One would have assumed that ‘Belgravia’, from Fellowes’ novel of the same name, as it too was of an episodic format would have made compelling viewing. I should have known better. I’d read the book when it came out a few years ago, and it was- wait for it- a bore. I think I know what Fellowes was trying to communicate- the incipient and rough social confluence that occurred in the first half of the 19th century between the established aristocracy- in the form of the Bellasis family- and an up and coming bourgeoisie, with the Trenchard family as representative. Belgravia, as the predominant mis en scene, is as a portion of the built environment a new town built by a ‘new’, or should I say ‘parvenu’, man in the person of James Trenchard, but the grand scale of the houses and their proximity to Buckingham Palace naturally made Belgravia a desirable address for a London base for aristos. And, it must be said, a cheaper place to live. Although houses hugely opulent in scale and decoration, even so they were significantly less grand than those palatial establishments of an earlier day inhabited by the nobility when they came to town. Few of the earlier type survive, save the exquisite Spencer House fronting Green Park- though the Spencer family hasn’t maintained it as a residence for a century.
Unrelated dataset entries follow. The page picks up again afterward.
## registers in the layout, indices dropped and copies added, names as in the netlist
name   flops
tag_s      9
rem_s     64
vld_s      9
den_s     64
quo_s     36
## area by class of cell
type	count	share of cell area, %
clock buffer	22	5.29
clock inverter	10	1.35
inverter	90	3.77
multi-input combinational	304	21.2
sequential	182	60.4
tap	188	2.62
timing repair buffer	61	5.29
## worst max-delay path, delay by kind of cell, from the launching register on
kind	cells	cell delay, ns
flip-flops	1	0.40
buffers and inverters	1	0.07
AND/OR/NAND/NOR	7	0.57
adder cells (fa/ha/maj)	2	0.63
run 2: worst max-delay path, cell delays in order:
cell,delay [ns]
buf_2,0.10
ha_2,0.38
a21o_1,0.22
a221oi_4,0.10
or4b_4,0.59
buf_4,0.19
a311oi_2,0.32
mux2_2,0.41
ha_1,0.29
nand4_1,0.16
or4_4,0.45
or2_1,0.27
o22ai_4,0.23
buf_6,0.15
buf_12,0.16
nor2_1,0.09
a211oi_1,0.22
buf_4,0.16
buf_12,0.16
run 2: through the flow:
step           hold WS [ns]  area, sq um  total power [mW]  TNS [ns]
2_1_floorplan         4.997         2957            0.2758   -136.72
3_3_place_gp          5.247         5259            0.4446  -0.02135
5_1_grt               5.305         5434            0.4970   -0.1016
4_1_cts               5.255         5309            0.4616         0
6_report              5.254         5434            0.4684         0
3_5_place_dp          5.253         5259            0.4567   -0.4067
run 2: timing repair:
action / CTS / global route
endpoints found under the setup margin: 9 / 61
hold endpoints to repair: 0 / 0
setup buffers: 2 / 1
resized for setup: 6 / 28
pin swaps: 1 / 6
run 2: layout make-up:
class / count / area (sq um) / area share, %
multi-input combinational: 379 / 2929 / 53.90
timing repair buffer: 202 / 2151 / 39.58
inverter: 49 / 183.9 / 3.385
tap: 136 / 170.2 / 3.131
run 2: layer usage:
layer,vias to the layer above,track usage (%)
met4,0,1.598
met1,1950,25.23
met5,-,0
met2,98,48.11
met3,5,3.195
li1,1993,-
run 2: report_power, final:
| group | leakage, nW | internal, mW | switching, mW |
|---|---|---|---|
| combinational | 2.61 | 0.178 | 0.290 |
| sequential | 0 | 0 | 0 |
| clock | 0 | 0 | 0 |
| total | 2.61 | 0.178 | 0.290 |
[config.mk]
export PLATFORM = sky130hd
export DESIGN_NAME = fap_div_cell
export DESIGN_NICKNAME = d
export VERILOG_FILES = /design/src/rtl/core/fap_pkg.sv /design/src/rtl/core/fap_div_cell.sv
export SDC_FILE = /design/constraint.sdc
export NUM_CORES = 1
export LEC_CHECK = 0
export ABC_AREA = 1
export CAP_MARGIN = 15
export CORE_AREA = 2 2 198 200
export DETAILED_ROUTE_END_ITERATION = 10
export DIE_AREA = 0 0 200 202
export DONT_BUFFER_PORTS = 1
export PLACE_DENSITY = 0.44
export SLEW_MARGIN = 0
export SYNTH_ARGS = -nofsm -noshare
export SYNTH_HDL_FRONTEND = slang
export SYNTH_SLANG_ARGS = --single-unit
[constraint.sdc]
create_clock -name clock -period 2.75 [get_ports clock]
set_clock_uncertainty 0.05 [all_clocks]
set_input_delay 0.1375 -clock clock [delete_from_list [all_inputs] [get_ports clock]]
set_output_delay 0.1375 -clock clock [all_outputs]
set_load 0.01 [all_outputs]
`config.mk`:
```
export PLATFORM = sky130hd
export DESIGN_NAME = fap_front
export DESIGN_NICKNAME = d
export VERILOG_FILES = /design/src/rtl/core/fap_pkg.sv /design/src/rtl/core/fap_front.sv
export SDC_FILE = /design/constraint.sdc
export NUM_CORES = 2
export LEC_CHECK = 0
export ABC_AREA = 1
export BUFFER_PORTS_ARGS = -buffer_cell sky130_fd_sc_hd__buf_2
export CAP_MARGIN = 20
export CORE_ASPECT_RATIO = 0.75
export CORE_MARGIN = 4
export CORE_UTILIZATION = 35
export DETAILED_ROUTE_END_ITERATION = 7
export PLACE_DENSITY_LB_ADDON = 0.2
export SLEW_MARGIN = 20
export SYNTH_ARGS = -nofsm -noshare
export SYNTH_HDL_FRONTEND = slang
export SYNTH_SLANG_ARGS = --single-unit
```
`constraint.sdc`:
```
create_clock -name clock -period 17.9 [get_ports clock]
set_clock_uncertainty 0.2 [all_clocks]
set_input_delay 3.58 -clock clock [delete_from_list [all_inputs] [get_ports clock]]
set_output_delay 3.58 -clock clock [all_outputs]
set_load 0.01 [all_outputs]
```
**config.mk**
```make
export PLATFORM = sky130hd
export DESIGN_NAME = fap_back
export DESIGN_NICKNAME = d
export VERILOG_FILES = /design/src/rtl/core/fap_pkg.sv /design/src/rtl/core/fap_back.sv
export SDC_FILE = /design/constraint.sdc
export NUM_CORES = 1
export LEC_CHECK = 0
export BUFFER_PORTS_ARGS = -buffer_cell sky130_fd_sc_hd__buf_2
export CORE_AREA = 4 4 111 113
export DETAILED_ROUTE_END_ITERATION = 8
export DIE_AREA = 0 0 115 117
export SYNTH_ARGS = -nofsm -noshare
export SYNTH_HDL_FRONTEND = slang
export SYNTH_SLANG_ARGS = --single-unit
```
**constraint.sdc**
```tcl
create_clock -name clock -period 2.4 [get_ports clock]
set_input_delay 0 -clock clock [delete_from_list [all_inputs] [get_ports clock]]
set_output_delay 0 -clock clock [all_outputs]
set_load 0.01 [all_outputs]
```
**src/rtl/core/fap_pkg.sv**
```systemverilog
// Package for the fixed-point ALU: constants, operation codes and word types.
package fap_pkg;

   localparam int FRAC_BITS = 8;
   localparam int DATA_W    = 32;
   localparam int QUO_W     = DATA_W + FRAC_BITS;
   localparam int PROD_W    = 2 * DATA_W;
   localparam int LATENCY   = QUO_W + 2;

   typedef enum logic [3:0] {
      KIND_ADD  = 4'd0,
      KIND_SUB  = 4'd1,
      KIND_MUL  = 4'd2,
      KIND_DIV  = 4'd3,
      KIND_MIN  = 4'd4,
      KIND_MAX  = 4'd5,
      KIND_INC  = 4'd6,
      KIND_DEC  = 4'd7,
      KIND_FROM = 4'd8,
      KIND_TO   = 4'd9,
      KIND_CMP  = 4'd10
   } kind_type;

   typedef struct packed {
      logic [3:0]               kind;
      logic signed [DATA_W-1:0] operand_a;
      logic signed [DATA_W-1:0] operand_b;
   } req_type;

   typedef struct packed {
      logic signed [DATA_W-1:0] result;
      logic                     is_less;
      logic                     is_equal;
      logic                     is_greater;
      logic                     overflow;
      logic                     div_by_zero;
   } rsp_type;

   typedef struct packed {
      logic              valid;
      logic [3:0]        kind;
      logic [DATA_W-1:0] simple;
      logic              simple_ovf;
      logic              is_less;
      logic              is_equal;
      logic              is_greater;
      logic              neg;
      logic              dz;
      logic [PROD_W-1:0] prod;
      logic [DATA_W-1:0] dvs;
      logic [DATA_W-1:0] rem;
      logic [QUO_W-1:0]  dvd;
      logic [QUO_W-1:0]  quo;
   } cell_type;

endpackage

```
**src/rtl/core/fap_back.sv**
```systemverilog
// Output stage: sign and range of product and quotient, result select.
module fap_back (
   input  logic              clock,
   input  logic              reset,
   input  fap_pkg::cell_type cell_word,
   output logic              rsp_strobe,
   output fap_pkg::rsp_type  rsp_word
);

   fap_pkg::rsp_type          rsp_ff, rsp_in;
   logic                      valid_ff;
   logic [fap_pkg::PROD_W-1:0] mag, sres;
   logic                       big;
   localparam logic [fap_pkg::PROD_W-1:0] LIM = fap_pkg::PROD_W'(1) << (fap_pkg::DATA_W-1);

   always_comb begin
      if (fap_pkg::kind_type'(cell_word.kind) == fap_pkg::KIND_MUL) begin
         mag = cell_word.prod >> fap_pkg::FRAC_BITS;
      end else begin
         mag = fap_pkg::PROD_W'(cell_word.quo);
      end
      sres = cell_word.neg ? (~mag + 1'b1) : mag;
      big  = cell_word.neg ? (mag > LIM) : (mag >= LIM);
      rsp_in = '0;
      rsp_in.is_less    = cell_word.is_less;
      rsp_in.is_equal   = cell_word.is_equal;
      rsp_in.is_greater = cell_word.is_greater;
      case (fap_pkg::kind_type'(cell_word.kind))
         fap_pkg::KIND_MUL: begin
            rsp_in.result   = sres[fap_pkg::DATA_W-1:0];
            rsp_in.overflow = big;
         end
         fap_pkg::KIND_DIV: begin
            rsp_in.div_by_zero = cell_word.dz;
            rsp_in.result      = cell_word.dz ? '0 : sres[fap_pkg::DATA_W-1:0];
            rsp_in.overflow    = !cell_word.dz && big;
         end
         default: begin
            rsp_in.result   = cell_word.simple;
            rsp_in.overflow = cell_word.simple_ovf;
         end
      endcase
   end

   always_ff @(posedge clock) begin
      rsp_ff <= rsp_in;
      if (reset) begin
         valid_ff <= 1'b0;
      end else begin
         valid_ff <= cell_word.valid;
      end
   end

   assign rsp_strobe = valid_ff;
   assign rsp_word   = rsp_ff;

endmodule

```
==> results of run 1 <==
metal layers:
metal | up-vias | wire length [um] | global-route usage [%]
li1 | 1639 | - | -
met1 | 1435 | 4730 | 19.1
met2 | 133 | 4930 | 24.0
met3 | 14 | 681 | 2.37
met4 | 0 | 193 | 4.30
met5 | - | 0 | 0
## config.mk

```make
export PLATFORM = sky130hd
export DESIGN_NAME = ir_range_average_and_linearize_top
export DESIGN_NICKNAME = d
export VERILOG_FILES = /design/src/sv/iral_pkg.sv /design/src/sv/iral_alu.sv /design/src/sv/iral_ring_ram.sv /design/src/sv/iral_core.sv /design/src/sv/ir_range_average_and_linearize_top.sv
export VERILOG_INCLUDE_DIRS = /design/src /design/src/sv
export SDC_FILE = /design/constraint.sdc
export NUM_CORES = 2
export LEC_CHECK = 0
export BUFFER_PORTS_ARGS = -buffer_cell sky130_fd_sc_hd__buf_2
export CAP_MARGIN = 25
export CELL_PAD_IN_SITES_DETAIL_PLACEMENT = 1
export CELL_PAD_IN_SITES_GLOBAL_PLACEMENT = 1
export CORE_ASPECT_RATIO = 1.5
export CORE_UTILIZATION = 44
export DETAILED_ROUTE_END_ITERATION = 7
export PLACE_DENSITY_LB_ADDON = 0.1
export SYNTH_ARGS = -nofsm -noshare
export SYNTH_HDL_FRONTEND = slang
export SYNTH_SLANG_ARGS = --single-unit
export TNS_END_PERCENT = 50
```

## constraint.sdc

```tcl
create_clock -name clk -period 4.7 [get_ports clk]
set_clock_uncertainty 0.1 [all_clocks]
set_input_delay 0.705 -clock clk [delete_from_list [all_inputs] [get_ports clk]]
set_output_delay 0.705 -clock clk [all_outputs]
set_load 0.01 [all_outputs]
```
<file path="config.mk">
export PLATFORM = sky130hd
export DESIGN_NAME = nearest_k_point_selector_flat
export DESIGN_NICKNAME = d
export VERILOG_FILES = /design/src/sv/nkps_pkg.sv /design/src/sv/nkps_ifs.sv /design/src/sv/nearest_k_point_selector.sv /design/src/sv/nkps_cell.sv /design/src/flat_wrapper.sv
export SDC_FILE = /design/constraint.sdc
export NUM_CORES = 2
export LEC_CHECK = 0
export BUFFER_PORTS_ARGS = -buffer_cell sky130_fd_sc_hd__buf_4
export CORE_AREA = 2 2 306 308
export DETAILED_ROUTE_END_ITERATION = 8
export DIE_AREA = 0 0 308 310
export PLACE_DENSITY = 0.82
export SLEW_MARGIN = 20
export SYNTH_ARGS = -nofsm -noshare
export SYNTH_HDL_FRONTEND = slang
export SYNTH_SLANG_ARGS = --single-unit
</file>
<file path="constraint.sdc">
create_clock -name clk -period 11.5 [get_ports clk]
set_clock_uncertainty 0.2 [all_clocks]
set_input_delay 1.15 -clock clk [delete_from_list [all_inputs] [get_ports clk]]
set_output_delay 1.15 -clock clk [all_outputs]
set_load 0.005 [all_outputs]
</file>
As I say, I know where Fellowes was coming from and where the story was destined to go, as he’s gone there often before. His book ‘Snobs’ was an examination of the current plight of the aristocrat, whose traditions of gracious living with the passing of years, and the declines in fortune, have had to be abandoned, but still exist in an uppercrust attitude of looking down one’s nose at those considered social climbers- or as one aristocrat might say with disdain to another, not people like us. ‘Gosford Park’ and ‘Downton Abbey’ were both shows of what an aristocrat faced in a world that had changed radically in the early years of the last century, with the ranks of its young lords decimated by the Great War, and the compounding effect of ruinous death duties imposed on the great estates to pay for the war. The extension of the franchise brought Labour for the first time to power and the Labour PM David Lloyd George found he had a popular mandate to alter the established order, which alteration those of title were no longer sufficiently influential to resist.
‘Belgravia’ then seeks to take us back to what might be considered an inflection point marking the inexorable rise of new men, which rise could no longer be ignored. The aristocracy still very much in control, but with fortunes being made by those with daring and ability, and as money makes the mill turn, even the likes of James Trenchard is admitted, reluctantly, into the drawing rooms of his betters, and even gaining a membership to the Athenaeum. He does of course have to be chided on his initial visit to not conduct business within the club’s precincts- that is not what gentlemen do. And still don’t, truth be told. Fortunes are made in the City of London, and though City types are fond of opulent display, that display is yet considered in contemporary England the height of gaucherie.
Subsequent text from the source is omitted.